- RECORDS SHOWN
◇ ◇ ◇ ◇
<file path="config.mk">
export PLATFORM = sky130hd
export DESIGN_NAME = swamm_front_flat
export DESIGN_NICKNAME = d
export VERILOG_FILES = /design/src/swamm_pkg.sv /design/src/swamm_ifs.sv /design/src/swamm_front.sv /design/src/flat_wrapper.sv
export SDC_FILE = /design/constraint.sdc
export NUM_CORES = 1
export LEC_CHECK = 0
export BUFFER_PORTS_ARGS = -buffer_cell sky130_fd_sc_hd__buf_2
export CAP_MARGIN = 20
export CORE_UTILIZATION = 53
export DETAILED_ROUTE_END_ITERATION = 8
export GPL_ROUTABILITY_DRIVEN = 0
export HOLD_SLACK_MARGIN = 0.03
export PLACE_DENSITY_LB_ADDON = 0.25
export SLEW_MARGIN = 10
export SYNTH_ARGS = -nofsm -noshare
export SYNTH_HDL_FRONTEND = slang
export SYNTH_SLANG_ARGS = --single-unit
</file>
<file path="constraint.sdc">
create_clock -name clk -period 4 [get_ports clk]
set_input_delay 0.6 -clock clk [delete_from_list [all_inputs] [get_ports clk]]
set_output_delay 0.6 -clock clk [all_outputs]
set_load 0.01 [all_outputs]
</file>
<file path="src/swamm_pkg.sv">
// Package for the sliding window average / min / max block.
// Holds sizes, payload types and the window engine state codes.
// No dependencies; every other file of the block imports it.
`timescale 1ns / 1ps

package swamm_pkg;

  // window store depth and derived widths
  localparam int WindowMax  = 1024;
  localparam int AddrW      = $clog2(WindowMax);
  localparam int LenW       = $clog2(WindowMax + 1);
  localparam int CfgW       = 11;
  localparam int TempW      = 9;
  localparam int SumW       = TempW + AddrW + 1;
  localparam int DivCntW    = $clog2(SumW + 1);

  // queue between front and back
  localparam int QueueDepth = 2;
  localparam int QPtrW      = $clog2(QueueDepth);
  localparam int QCntW      = $clog2(QueueDepth + 1);

  typedef logic signed [TempW-1:0] temp_t;
  typedef logic signed [SumW-1:0]  sum_t;
  typedef logic [LenW-1:0]         len_t;
  typedef logic [AddrW-1:0]        addr_t;
  typedef logic [CfgW-1:0]         cfg_t;

  typedef struct packed {
    temp_t temperature;
    logic  last_of_sequence;
  } queue_item_t;

  typedef enum logic [2:0] {
    ST_IDLE,
    ST_SUM,
    ST_TRACK,
    ST_HI_GO,
    ST_HI_WAIT,
    ST_LO_GO,
    ST_LO_WAIT,
    ST_RESULT
  } state_t;

endpackage

</file>
<file path="src/swamm_ifs.sv">
// Channel interfaces of the sliding window block: samples, results, config.
// Each carries valid, ready and its payload. Depends on swamm_pkg.
`timescale 1ns / 1ps

interface swamm_in_if;
  import swamm_pkg::*;
  logic  valid;
  logic  ready;
  temp_t temperature;
  logic  last_of_sequence;
  modport source (output valid, output temperature, output last_of_sequence, input ready);
  modport sink   (input valid, input temperature, input last_of_sequence, output ready);
endinterface


</file>
<file path="src/swamm_front.sv">
// Front of the sliding window block: accepts samples into a short queue.
// Hands queue entries to the window engine. Depends on swamm_pkg, swamm_ifs.
`timescale 1ns / 1ps

module swamm_front (
  input  logic                    clk,
  input  logic                    rst,
  swamm_in_if.sink                samples,
  output logic                    q_valid,
  output swamm_pkg::queue_item_t  q_item,
  input  logic                    q_ready
);
  import swamm_pkg::*;

  queue_item_t       slots [QueueDepth];
  logic [QPtrW-1:0]  wr_ptr;
  logic [QPtrW-1:0]  rd_ptr;
  logic [QCntW-1:0]  count;
  logic              push;
  logic              pop;

  assign samples.ready = count != QCntW'(QueueDepth);
  assign push          = samples.valid && samples.ready;
  assign q_valid       = count != '0;
  assign pop           = q_valid && q_ready;
  assign q_item        = slots[rd_ptr];

  always_ff @(posedge clk) begin
    if (rst) begin
      wr_ptr <= '0;
      rd_ptr <= '0;
      count  <= '0;
    end else begin
      if (push) begin
        wr_ptr <= (wr_ptr == QPtrW'(QueueDepth - 1)) ? '0 : wr_ptr + 1'b1;
      end
      if (pop) begin
        rd_ptr <= (rd_ptr == QPtrW'(QueueDepth - 1)) ? '0 : rd_ptr + 1'b1;
      end
      if (push && !pop) begin
        count <= count + 1'b1;
      end else if (pop && !push) begin
        count <= count - 1'b1;
      end
    end
  end

  always_ff @(posedge clk) begin
    if (push) begin
      slots[wr_ptr] <= '{temperature: samples.temperature,
                         last_of_sequence: samples.last_of_sequence};
    end
  end

endmodule

</file>
<file path="src/flat_wrapper.sv">
// flat-port wrapper written by rule: the top's interface ports become plain ports
module swamm_front_flat import swamm_pkg::*;
  (clk, rst, q_valid, q_item, q_ready, samples_valid, samples_temperature, samples_last_of_sequence, samples_ready);
  swamm_in_if samples_i ();
  input  logic clk;
  input  logic rst;
  output logic q_valid;
  output swamm_pkg::queue_item_t q_item;
  input  logic q_ready;
  input wire logic [$bits(samples_i.valid)-1:0] samples_valid;
  input wire logic [$bits(samples_i.temperature)-1:0] samples_temperature;
  input wire logic [$bits(samples_i.last_of_sequence)-1:0] samples_last_of_sequence;
  output wire logic [$bits(samples_i.ready)-1:0] samples_ready;
  assign samples_i.valid = samples_valid;
  assign samples_i.temperature = samples_temperature;
  assign samples_i.last_of_sequence = samples_last_of_sequence;
  assign samples_ready = samples_i.ready;
  swamm_front u_core (.clk(clk), .rst(rst), .samples(samples_i), .q_valid(q_valid), .q_item(q_item), .q_ready(q_ready));
endmodule
</file>
==> impl_results.md, run 1 <==
* Setup violation total in the final timing report at 0
* Commonest cells in the netlist: 20 x edfxtp_1, 10 x mux2_2, 5 x dfxtp_1
* Final ANT Viol Nets at 0
* Switching share of total power at 28.74%
* CP max stage delay at 0.60 ns
* Multiplexer share of the synthesized area at 11.97%
* Max Used Layer: met4
* Resized Gates After CTS at 0
* Main combinational cell family by area after synthesis: multiplexers
* Compound-Gate Fraction of Synth Area at 3.191%
* Final Max Tran Viols at 0
* Maxcap violations at 0
* Post-synthesis adder-cell area fraction at 1.330%
* Post-Syn Area at 940.9 um^2
* Fin crit period at 2.042 ns
* Hold-fix buffers, CTS at 0
* Crit share post-route at 51.05%
* Count of input and output buffers at 25
* H-tree depth at 1
* Most common cell in the synthesized netlist: edfxtp_1
* Max-slew headroom at 70.25%
* Vias in the first global route at 515
* Dpl cells at 95
* Sink Count at 25
* Library cells used by synthesis at 17
* Avg Inst Size Synth at 17.11 um^2
* Initial antenna violation count at 0
* Finished Layout Cells at 99
* Max VDD drop at 380.4 uV
* Rows at 14
* FFs w/ async S/R, synth at 0%
* Die width at 44.14 um
* Yosys top cell area share at 63.83%
* Mean routed wirelength per cell at 13.06 um
* Tightest Pin Transition at 0.4462 ns
* CP Data Arrival Time at 1.44 ns
* Layout area overhead at 17.82%
* Setup Skew at 0.005116 ns
* Synth Flop Type: edfxtp_1
* Area contributors post-synth: edfxtp_1 64%, mux2_2 12%, dfxtp_1 11%
* Met2 wire len at 703 um
* Synth area leader: edfxtp_1
* Status: finished, violations left
* Failing checks: DRC
* 1st-pass router iterations at 6
* Fmax achieved at 489.7 MHz
* Met1 WL at 499 um
* Cells after synthesis at 55
* CTS tree: yes
* Post-DP HPWL at 955 um
* Synth Area in XOR/XNOR at 2.793%
* ANT cells at 0
* Layout cells sized above 1 at 49.40%
* Power, Total at 0.6507 mW
* Startpoint Class: flip-flop
* Crit end category: output pin
* Core Footprint at 1577 um^2
* EDFF count, synth at 20
* Syn nets at 70
* Final Core Density at 70.32%
* Largest fanout on the critical path at 10
* Pwr per Cell Area at 587.0 nW/um^2
* Sequential-to-total area share from yosys stat at 74.47%
* Lkg Pwr at 0.4412 nW
* Largest net degree at the start of global routing at 15
* Flop pwr share at 55.3%
* Clock-pin slew on the worst setup and hold paths at 0.12 ns
* Initial Util at 59.68%
* Combinational power share at 28.7%
* Final setup TNS at 0 ns
* Critical path class: reg -> out
* Simple-gate area share of the yosys netlist at 5.319%
* Die height at 44.14 um
* Maximum root-to-sink buffer count at 2
* First-pass GRT wire length at 2028 um
* RSZ-0062 raised after global routing: no
* Gr ovfl total at 0
* Number of synthesized register bits at 25
* DR vias/cell at 5.414
* Top-Level Pins at 26
* NetSw at 0.1871 mW
* DRT Wirelength at 1293 um
* Synth Warn # at 0
* DRT iter0 DRCs at 7
* Final net count at 99
* Hold crit path type: in -> reg
* Clock Power Share at 16.0%
* Internal power at 0.4637 mW
* GRT Overall Usage at 15.49%
* Die area at 1948 um^2
* Vias at 536
* CP required at 3.40 ns
* Clock Latency Late Sink at 0.31 ns
* Setup Fix Bufs, Post-CTS at 0
* Final Hold Viols at 0
* Critical-path top delay cell: dfxtp_1
* Routed length on met3 at 57 um
* Num CTS Buffers at 3
* Critical Path, Cell by Cell: mux2_2 > buf_2
* Drt drc at 1
* Root Buffer: clkbuf_4
## through the flow
step	hold WS [ns]	setup slack [ns]	instance area [um^2]
6_report	0.4704	1.958	1109
5_1_grt	0.4434	1.853	1109
4_1_cts	0.4670	1.929	1109
3_3_place_gp	0.5040	2.283	1081
3_5_place_dp	0.5224	2.249	1081
2_1_floorplan	0.4705	2.425	940.9
## worst max-delay path, delay by kind of cell (launching register included)
kind,cells,cell delay [ns]
muxes,1,0.39
buffers and inverters,1,0.14
DFF,1,0.60
## cell type report
cell class,instances,area [um^2]
clock inverter,1,5.005
tap,16,20.02
multi-input combinational,28,231.5
clock buffer,3,22.52
fill,117,467.9
inverter,1,3.754
timing repair buffer,25,125.1
sequential,25,700.7
## final timing paths
kind                          startpoint                 end  slack (ns)  cells past startpoint
hold / removal    samples_temperature[8]  u_core.slots[0][9]        0.47                      1
setup / recovery               flip-flop           q_item[5]        1.96                      2
hold reg to reg          u_core.count[1]     u_core.count[1]        0.53                      2
setup reg to reg         u_core.count[0]     u_core.count[1]        2.39                      5
## flip-flops by register name (all words and copies together), names as in the netlist, named ones only
name	cells
u_core.slots	20
u_core.wr_ptr	1
u_core.rd_ptr	1
u_core.count	2
## metal layers
layer | vias up | GRT usage, %
met5 | - | 0
met4 | 0 | 10.91
met3 | 5 | 3.673
met2 | 16 | 27.94
met1 | 255 | 15.36
li1 | 260 | -
## cells in the final DEF, fill, tap and decap left out
cell type | Yosys | routed
buf_2 | 1 | 25
edfxtp_1 | 20 | 20
mux2_2 | 10 | 10
dfxtp_1 | 5 | 5
xor2_1 | 3 | 3
nor2_1 | 3 | 3
clkbuf_4 | 0 | 3
o21ai_0 | 2 | 2
a21oi_1 | 2 | 2
nand2b_1 | 1 | 1
and2_1 | 1 | 1
or2_2 | 1 | 1
and3_1 | 1 | 1
nand3b_1 | 1 | 1
inv_1 | 1 | 1
or3_1 | 1 | 1
a21bo_2 | 1 | 1
ha_1 | 1 | 1
clkinv_2 | 0 | 1
## kinds of logic after synthesis
logic type      after synthesis
compound gates                5
xor+xnor                      3
fa+ha+maj                     1
buf+inv                       2
flops                        25
mux                          10
simple gates                  9
## power groups by stage
stage / Sequential (mW) / Clock [mW] / Combinational (mW)
after floorplan: 0.348 / 0 / 0.143
after global placement: 0.365 / 0 / 0.185
after detailed placement: 0.366 / 0 / 0.189
after CTS: 0.361 / 0.107 / 0.190
after global routing: 0.366 / 0.119 / 0.205
final: 0.360 / 0.104 / 0.187
Note: power is estimated with default switching activity, not from simulation.
==> run 2, diff against run 1 <==
CORE_UTILIZATION = 44   (was 53)
clock period = 1.85 ns   (was 4 ns; I/O delays follow)
==> impl_results.md, run 2 (same netlist as run 1, synthesis figures left out) <==
* Status: finished, final reports clean
* Root Buffer: clkbuf_4
* CP Data Arrival Time at 1.45 ns
* Fin crit period at 1.725 ns
* Setup Fix Bufs, Post-CTS at 0
* Die width at 48.24 um
* Final Max Tran Viols at 0
* Mean routed wirelength per cell at 11.92 um
* CP required at 1.57 ns
* Count of input and output buffers at 25
* Initial antenna violation count at 0
* CTS tree: yes
* Vias at 520
* Die area at 2327 um^2
* Hold Crit Start: samples_temperature[2]
* Max VDD drop at 844.5 uV
* Tightest Pin Transition at 0.4852 ns
* DRT iter0 DRCs at 10
* Most common cell after layout, fill and taps aside: buf_2
* Fillers at 177
* Worst reg2reg path depth at 5
* GRT Overall Usage at 12.41%
* Num CTS Buffers at 3
* Top-Level Pins at 26
* Final Core Density at 56.57%
* R2R setup slack at 0.22 ns
* DR vias/cell at 4.727
* Final ANT Viol Nets at 0
* Reg2reg start: u_core.count[0]
* Hold-fix buffers, CTS at 0
* Clock Latency Late Sink at 0.30 ns
* Lkg Pwr at 0.4384 nW
* Hold crit path type: in -> reg
* Power, Total at 1.412 mW
* Initial Util at 47.47%
* Max-slew headroom at 67.66%
* Final Hold Viols at 0
* Fmax achieved at 579.6 MHz
* Vias in the first global route at 465
* Hold depth at 1
* Die height at 48.24 um
* R2r endpoint: u_core.count[1]
* First-pass GRT wire length at 1876 um
* Startpoint Class: flip-flop
* Sequential standard cell area at 700.7 um^2
* Critical path class: reg -> out
* Rows at 16
* Crit share post-route at 93.26%
* Layout area overhead at 19.15%
* Core Footprint at 1982 um^2
* RSZ-0062 raised after global routing: no
* Clock-pin slew on the worst setup and hold paths at 0.12 ns
* Final net count at 99
* Largest fanout on the critical path at 10
* Setup violation total in the final timing report at 0
* Layout cells sized above 1 at 48.19%
* Sink Count at 25
* Drt drc at 0
* Multi-input gate area at 231.5 um^2
* Maxcap violations at 0
* H-tree depth at 1
* Pwr per Cell Area at 1259 nW/um^2
* Post-DP HPWL at 941.2 um
* Largest registers: u_core.slots x20, u_core.count x2
* Reg with most FFs: u_core.slots
* Final setup TNS at 0 ns
* Worst hold endpoint: u_core.slots[1][3]
* ANT cells at 0
* Crit end category: output pin
* Max reg flops at 20
* Largest net degree at the start of global routing at 14
* 1st-pass router iterations at 3
* Resized Gates After CTS at 0
* Setup Skew at 0.005113 ns
* Commonest cells after routing, fill and taps aside: 25 x buf_2, 20 x edfxtp_1, 10 x mux2_2
* DRT Wirelength at 1311 um
* Maximum root-to-sink buffer count at 2
* Gr ovfl total at 0
## run 2: report_power, final
| part | switching, mW | total [mW] | internal (mW) |
|---|---|---|---|
| registers | 0.0674 | 0.778 | 0.711 |
| logic | 0.195 | 0.406 | 0.211 |
| clock network | 0.144 | 0.228 | 0.0841 |
| total | 0.406 | 1.41 | 1.01 |
## run 2: layer usage
metal	global-route usage [%]	wire [um]	up-vias
met1	14.66	538	238
met5	0	0	-
met4	8.333	22	0
li1	-	-	261
met2	20.27	680	17
met3	2.593	70	4
## run 2: metrics by stage
step                hold WS, ns  cell area, um^2  cells  setup slack, ns
floorplan                0.3466            940.9     55           0.2865
global placement         0.4660             1095    106           0.3263
detailed placement       0.4697             1095    106           0.2508
CTS                      0.1433             1121    110          0.08051
global route             0.1459             1121    110          0.04661
finish                   0.1499             1121    110           0.1246
## run 2: area by class of cell
type                            count  area share, %
Tap cell                           27          3.013
Multi-Input combinational cell     28          20.65
Timing Repair Buffer               25          11.16
Sequential cell                    25          62.50
Inverter                            1         0.3348
Clock buffer                        4          2.344
## run 2: worst max path at each step
stage | startpoint | end | slack, ns | cells past startpoint
finish | flip-flop | q_item[6] | 0.12 | 2
global route | flip-flop | q_item[6] | 0.05 | 2
CTS | flip-flop | q_item[6] | 0.08 | 2
detailed placement | u_core.count[0] | u_core.count[1] | 0.25 | 5
global placement | u_core.count[0] | u_core.count[1] | 0.33 | 5
floorplan | u_core.count[0] | u_core.count[1] | 0.29 | 5
## run 2: critical path, cell delays in order (launching register included)
cell	delay, ns
dfxtp_1	0.61
mux2_2	0.39
buf_2	0.14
◇ ◇ ◇ ◇
- PROBLEM TO SOLVE
From the records above, extract exactly and only the lines that begin at the line with "path depth at 5" and stop after the line with "length at 1876 um".

- YOUR RESPONSE
* Worst reg2reg path depth at 5
* GRT Overall Usage at 12.41%
* Num CTS Buffers at 3
* Top-Level Pins at 26
* Final Core Density at 56.57%
* R2R setup slack at 0.22 ns
* DR vias/cell at 4.727
* Final ANT Viol Nets at 0
* Reg2reg start: u_core.count[0]
* Hold-fix buffers, CTS at 0
* Clock Latency Late Sink at 0.30 ns
* Lkg Pwr at 0.4384 nW
* Hold crit path type: in -> reg
* Power, Total at 1.412 mW
* Initial Util at 47.47%
* Max-slew headroom at 67.66%
* Final Hold Viols at 0
* Fmax achieved at 579.6 MHz
* Vias in the first global route at 465
* Hold depth at 1
* Die height at 48.24 um
* R2r endpoint: u_core.count[1]
* First-pass GRT wire length at 1876 um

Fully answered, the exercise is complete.